На первый взгляд, буржуазная идеология кажется решительно настроенной на то, чтобы искоренять страдание с таким же упорством какое она посвящала гонениям на ненавистные ей религии. Сходя с ума по прогрессу, комфорту, прибыли, благополучию, она овладела многими видами оружия — если не реального оружия, то по крайней мере воображаемого — для того, чтобы убедить всех в своей воле научно покончить со злом страдания и со злом веры. Ей пришлось, как известно, только изобрести новые виды анестезии, новые суеверия.

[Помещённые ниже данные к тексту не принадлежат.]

What follows belongs to an exercise in optimizing a design on an open flow for small area; a production flow would make more cautious choices.
Function was checked by simulation only, so behaviour that the tests miss may differ from the original.

## fan_core
module fan_core (
  input  wire       clk,
  input  wire       rst,           
  input  wire       tick_us,       
  input  wire       ow_in,         
  output wire       ow_pull_low,   
  output reg        pwm_we,        
  output wire [7:0] pwm_raw,       
  output reg        st_presence,
  output reg        st_pos,
  output reg  [6:0] st_temp,
  output wire [2:0] st_idx
);
  reg  [4:0] step;    
  reg  [5:0] u;       
  reg  [6:0] s;       
  reg  [7:0] stg;     
  wire       op_rst, op_wr, op_rd, op_wait, op_sleep, op_last, op_prew, cap;
  wire [7:0] wbyte;
  wire [4:0] step_inc;
  fan_prog_rom u_rom (
    .step(step), .slot(s[2:0]),
    .op_rst(op_rst), .op_wr(op_wr), .op_rd(op_rd), .op_wait(op_wait),
    .op_sleep(op_sleep), .op_last(op_last), .op_prew(op_prew), .cap(cap), .wbyte(wbyte),
    .step_inc(step_inc)
  );
  fan_duty_sel u_sel (.pos(st_pos), .temp(st_temp), .idx(st_idx), .duty(pwm_raw));
  wire wr_bit   = wbyte[s[2:0]];
  wire u_last   = (u == 6'd59);
  wire slot_end = u_last & (s[2:0] == 3'd7);
  wire rst_end  = u_last & (s[3:0] == 4'd9);
  wire slp_end  = (u == 6'd39) & (s == 7'd66);
  wire op_end = op_wait  ? ow_in :
                op_rst   ? rst_end :
                op_sleep ? slp_end : slot_end;
  ...
Size in the first run: ~210 cells after synthesis, ~0.0017 mm^2 of cells after synthesis.
Settings: LEC_CHECK=0, CAP_MARGIN=20, CORE_MARGIN=2, CORE_UTILIZATION=40, SLEW_MARGIN=20; clock period 10.0 ns.
standard.sh (not shown) runs the stock make flow with config.mk's settings and CLKGATE_MAP_FILE= SYNTH_SCRIPT=/design/flow/synth_recipe.tcl, a recipe that flattens the netlist after the stock synthesis.
==> flow/flow/run.sh <==
#!/bin/bash
# Layout flow: the standard synthesis, then an area-driven re-mapping of
# the combinational logic only (every register kept as synthesis made it),
# then the standard ORFS layout with small port buffers and a clock tree
# without dummy loads. Each tool writes its full output to a log file here.
set -euo pipefail
R=orfs/results/sky130hd/fan_core/base
YOSYS=${YOSYS_EXE:-yosys}

bash standard.sh synth > log_1_synth.txt 2>&1
cp $R/1_2_yosys.v synth_standard.v

# Re-map the combinational cells for area (registers untouched).
LIB=$FLOW_HOME/platforms/sky130hd/lib/sky130_fd_sc_hd__tt_025C_1v80.lib
DU=$(sed -n '/^export DONT_USE_CELLS/,/^#/p' $FLOW_HOME/platforms/sky130hd/config.mk \
     | grep -o 'sky130_fd_sc_hd__[a-z0-9_]*' | sed 's/^/-dont_use /' | tr '\n' ' ')
FFS=$(grep -o '^ *sky130_fd_sc_hd__[a-z0-9_]*' synth_standard.v | sort -u | tr -d ' ' \
      | grep -E '__(e|s|se)?df|__dl' | tr '\n' ' ')
cat > reopt.ys <<EOS
read_liberty -overwrite -ignore_miss_func $LIB
blackbox $FFS
read_verilog synth_standard.v
hierarchy -top $FLOW_TOP
flatten
opt -full
abc -script $(pwd)/flow/area.abc -liberty $LIB $DU
opt_clean -purge
stat -liberty $LIB
write_verilog -noattr -noexpr synth_reopt.v
EOS
$YOSYS -c /dev/null > /dev/null 2>&1 || true
$YOSYS -s reopt.ys > log_1_reopt.txt 2>&1
cp synth_reopt.v $R/1_2_yosys.v
touch $R/1_2_yosys.v
rm -f $R/1_synth.odb $R/1_synth.sdc

export BUFFER_PORTS_ARGS="-buffer_cell sky130_fd_sc_hd__buf_1"
export CTS_ARGS="-sink_clustering_enable -repair_clock_nets -dont_use_dummy_load -sink_clustering_size 100 -sink_clustering_max_diameter 500 -buf_list sky130_fd_sc_hd__clkbuf_4 -root_buf sky130_fd_sc_hd__clkbuf_4"
bash standard.sh > log_2_layout.txt 2>&1
==> flow/flow/area.abc <==
strash
&get -n
&deepsyn -T 30 -S 2
&put
dch -f
map -a
strash
dch -f
map -a
Change:
==> flow/run.sh (new file) <==
#!/bin/bash
# synth_recipe.tcl (not shown) runs the flow's synth.tcl, then flattens the netlist and writes it again
# the make line also repeats each setting of config.mk as NAME=value (left out here)
make -C /OpenROAD-flow-scripts/flow DESIGN_CONFIG=/design/flow/config.mk WORK_HOME=/design/flow/orfs CLKGATE_MAP_FILE= SYNTH_SCRIPT=/design/flow/synth_recipe.tcl finish
removed: flow/flow/run.sh
removed: flow/flow/area.abc
removed: flow/standard.sh
=> Global-route usage went up by 0.64 points; cell area went up by 45%; hold slack hardly moves; final cell count went up by 29%.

В отсутствие Бога, когда страдание становится «естественным», присущим «человеческой природе»; его можно будет преодолеть, но только ценой другого, компенсирующего страдания: мучеников науки, жертв прогресса, принесённых в жертву поколений. Но в самом этом движении, понятие естественного страдания выдаёт свои социальные корни. В отсутствие Человеческой природы, когда страдание становится социальным, оно присуще бытию—в–обществе. Но, понятное дело, революции продемонстрировали, что социальное зло не было метафизическим принципом; что может существовать такая форма общества, в котором отсутствовала бы боль бытия. История уничтожила социальную онтологию, но вот, страдание, далёкое от исчезновения, нашло новые причины в потребностях истории, внезапно заходящей в тупик, в свою очередь, в своём знаменитом едином смысле. Китай готовит детей к бесклассовому обществу, обучая их любви к Родине, любви к семье и любви к работе. Историческая онтология нагромождает остатки всех метафизических систем прошлого: вещи в себе, Бога, Природы, Человека, Общества. С данного момента, люди творят историю борясь с самой Историей, потому что История стала последним онтологическим пристанищем власти, её последней тайной уловкой, спрятанной под обещанием продлённых выходных, её волей к упорствованию вплоть до субботы, которая никогда не наступает. По ту сторону фетиша истории, страдание проявляет свою зависимость от иерархической социальной организации. И когда воля покончить с иерархической властью достаточно возбудит сознание людей, все признают, что в вооружённой свободе и в тяжести ограничений нет ничего метафизического.